The international investigation team was repurposed, a blank cheque written, giving it its pick of resources and the best minds in their fields, all to investigate this one event and all sworn to the utmost secrecy. None of them needed to be told the panic that would ensue if this information became public before a suitable, and hopefully reassuring, reason could be given for the event. Those that couldn't keep silent were quickly and quietly silenced themselves.

Despite the various project names assigned to the sub teams, those involved began referring to the event in a half joking manner as '...the day God blinked.' In casual conversation between project members this was eventually shortened even further to just 'the blink.'

After six rings, Ben finally answered the door.

"Mark! What are you doing here?"

"You invited me, remember?"

"Did I?! How odd! Well, I probably had a reason at the time. It's still good to see you anyway. Come on in!"

I'd known Ben since childhood. We attended the same schools for a while, before his crazily high IQ led him onto a fast track of higher education and beyond. We kept in touch though; his parents were sensible enough to realize he needed some grounding in the real world, and encouraged our friendship with the usual sleepovers and camping trips. Their smarts lay in forcing Ben not to let his social skills atrophy completely like a lot of very intelligent kids were wont to do. As a result, whilst he was frequently side tracked and forgetful, he still functioned in normal society with a degree of success.

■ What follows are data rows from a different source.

`src/rtl/norm_pkg.sv`:
```
// Shared state and mode encodings for the sequential normalizer.
package norm_pkg;

    typedef enum logic {
        ST_IDLE,
        ST_SHIFT
    } state_e;

    localparam logic [1:0] MODE_LEFT  = 2'b00;
    localparam logic [1:0] MODE_RIGHT = 2'b01;
    localparam logic [1:0] MODE_ARITH = 2'b10;

endpackage

```
`src/rtl/norm_step.sv`:
```
// One normalization step: next shifted word and whether to stop now.
// Mode 10 uses redundant-sign-bit stopping only when SEQ_NORMALIZER_ARITH_EN is defined.
module norm_step
    import norm_pkg::*;
#(
    parameter int unsigned WIDTH = 8,
    parameter int unsigned CNT_W = $clog2(WIDTH)
) (
    input  logic [WIDTH-1:0] word_i,
    input  logic [1:0]       mode_i,
    input  logic [CNT_W-1:0] cnt_i,
    output logic [WIDTH-1:0] next_o,
    output logic             stop_o
);

    logic is_zero;
    assign is_zero = (word_i == '0);

`ifndef SEQ_NORMALIZER_ARITH_EN
    logic unused_cnt;
    assign unused_cnt = ^cnt_i;
`endif

    // Mode 11 and, in the default build, mode 10 fall through to left-logical.
    always_comb begin
        next_o = word_i << 1;
        stop_o = word_i[WIDTH-1] | is_zero;
        if (mode_i == MODE_RIGHT) begin
            next_o = word_i >> 1;
            stop_o = word_i[0] | is_zero;
        end
`ifdef SEQ_NORMALIZER_ARITH_EN
        else if (mode_i == MODE_ARITH) begin
            stop_o = (word_i[WIDTH-1] != word_i[WIDTH-2]) | is_zero |
                     (cnt_i == CNT_W'(WIDTH - 1));
        end
`endif
    end

endmodule

```
`src/rtl/seq_normalizer.sv`:
```
// Multi-cycle normalizer: shifts one bit per clock until normalized, reports word and count.
// Optional SEQ_NORMALIZER_ARITH_EN enables left-arithmetic normalization for mode 10.
module seq_normalizer
    import norm_pkg::*;
#(
    parameter int unsigned  WIDTH = 8,
    localparam int unsigned CNT_W = $clog2(WIDTH)
) (
    input  logic             clk,
    input  logic             rst,
    input  logic             start,
    input  logic [1:0]       mode,
    input  logic [WIDTH-1:0] din,
    output logic             busy,
    output logic             done,
    output logic [WIDTH-1:0] dout,
    output logic [CNT_W-1:0] shamt,
    output logic             zero
);

    state_e           state_q;
    logic [WIDTH-1:0] word_q;
    logic [CNT_W-1:0] cnt_q;
    logic [1:0]       mode_q;
    logic             busy_q, done_q, zero_q;
    logic [WIDTH-1:0] dout_q;
    logic [CNT_W-1:0] shamt_q;

    logic [WIDTH-1:0] word_d;
    logic             stop;

    norm_step #(
        .WIDTH (WIDTH),
        .CNT_W (CNT_W)
    ) u_step (
        .word_i (word_q),
        .mode_i (mode_q),
        .cnt_i  (cnt_q),
        .next_o (word_d),
        .stop_o (stop)
    );

    always_ff @(posedge clk) begin
        if (!rst) begin
            state_q <= ST_IDLE;
            word_q  <= '0;
            cnt_q   <= '0;
            mode_q  <= MODE_LEFT;
            busy_q  <= 1'b0;
            done_q  <= 1'b0;
            dout_q  <= '0;
            shamt_q <= '0;
            zero_q  <= 1'b0;
        end else begin
            case (state_q)
                ST_IDLE: begin
                    done_q <= 1'b0;
                    if (start) begin
                        word_q  <= din;
                        cnt_q   <= '0;
                        mode_q  <= mode;
                        busy_q  <= 1'b1;
                        state_q <= ST_SHIFT;
                    end
                end
                ST_SHIFT: begin
                    if (stop) begin
                        dout_q  <= word_q;
                        shamt_q <= cnt_q;
                        zero_q  <= (word_q == '0);
                        done_q  <= 1'b1;
                        busy_q  <= 1'b0;
                        state_q <= ST_IDLE;
                    end else begin
                        word_q <= word_d;
                        cnt_q  <= cnt_q + CNT_W'(1);
                    end
                end
                default: state_q <= ST_IDLE;
            endcase
        end
    end

    assign busy  = busy_q;
    assign done  = done_q;
    assign dout  = dout_q;
    assign shamt = shamt_q;
    assign zero  = zero_q;

endmodule

```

After our respective schooling had finished we both moved into the IT industry, although at vastly different levels. For myself, I now worked in tech support, mostly maintaining insurance systems for a range of small independent companies. Boring, but it paid well and allowed me to travel. He, on the other hand, was self-employed and preferred working from his 'Apartment of Solitude' as he called it, referring to himself as a 'Consulting Technician' (he'd gotten the idea from watching re-runs of 'Sherlock'). His work was a lot more varied and advanced, and whilst he never openly admitted to hacking, he certainly had enough technical knowledge and experience to have been employed in the past by such names as Google, Microsoft and IBM when they needed someone to test the all new, unshakable security they'd just put in place, or track down those that had subsequently been able to breach their all new, unshakable security. He preferred the latter work he told me; it added the 'thrill of the chase', plus it usually paid better.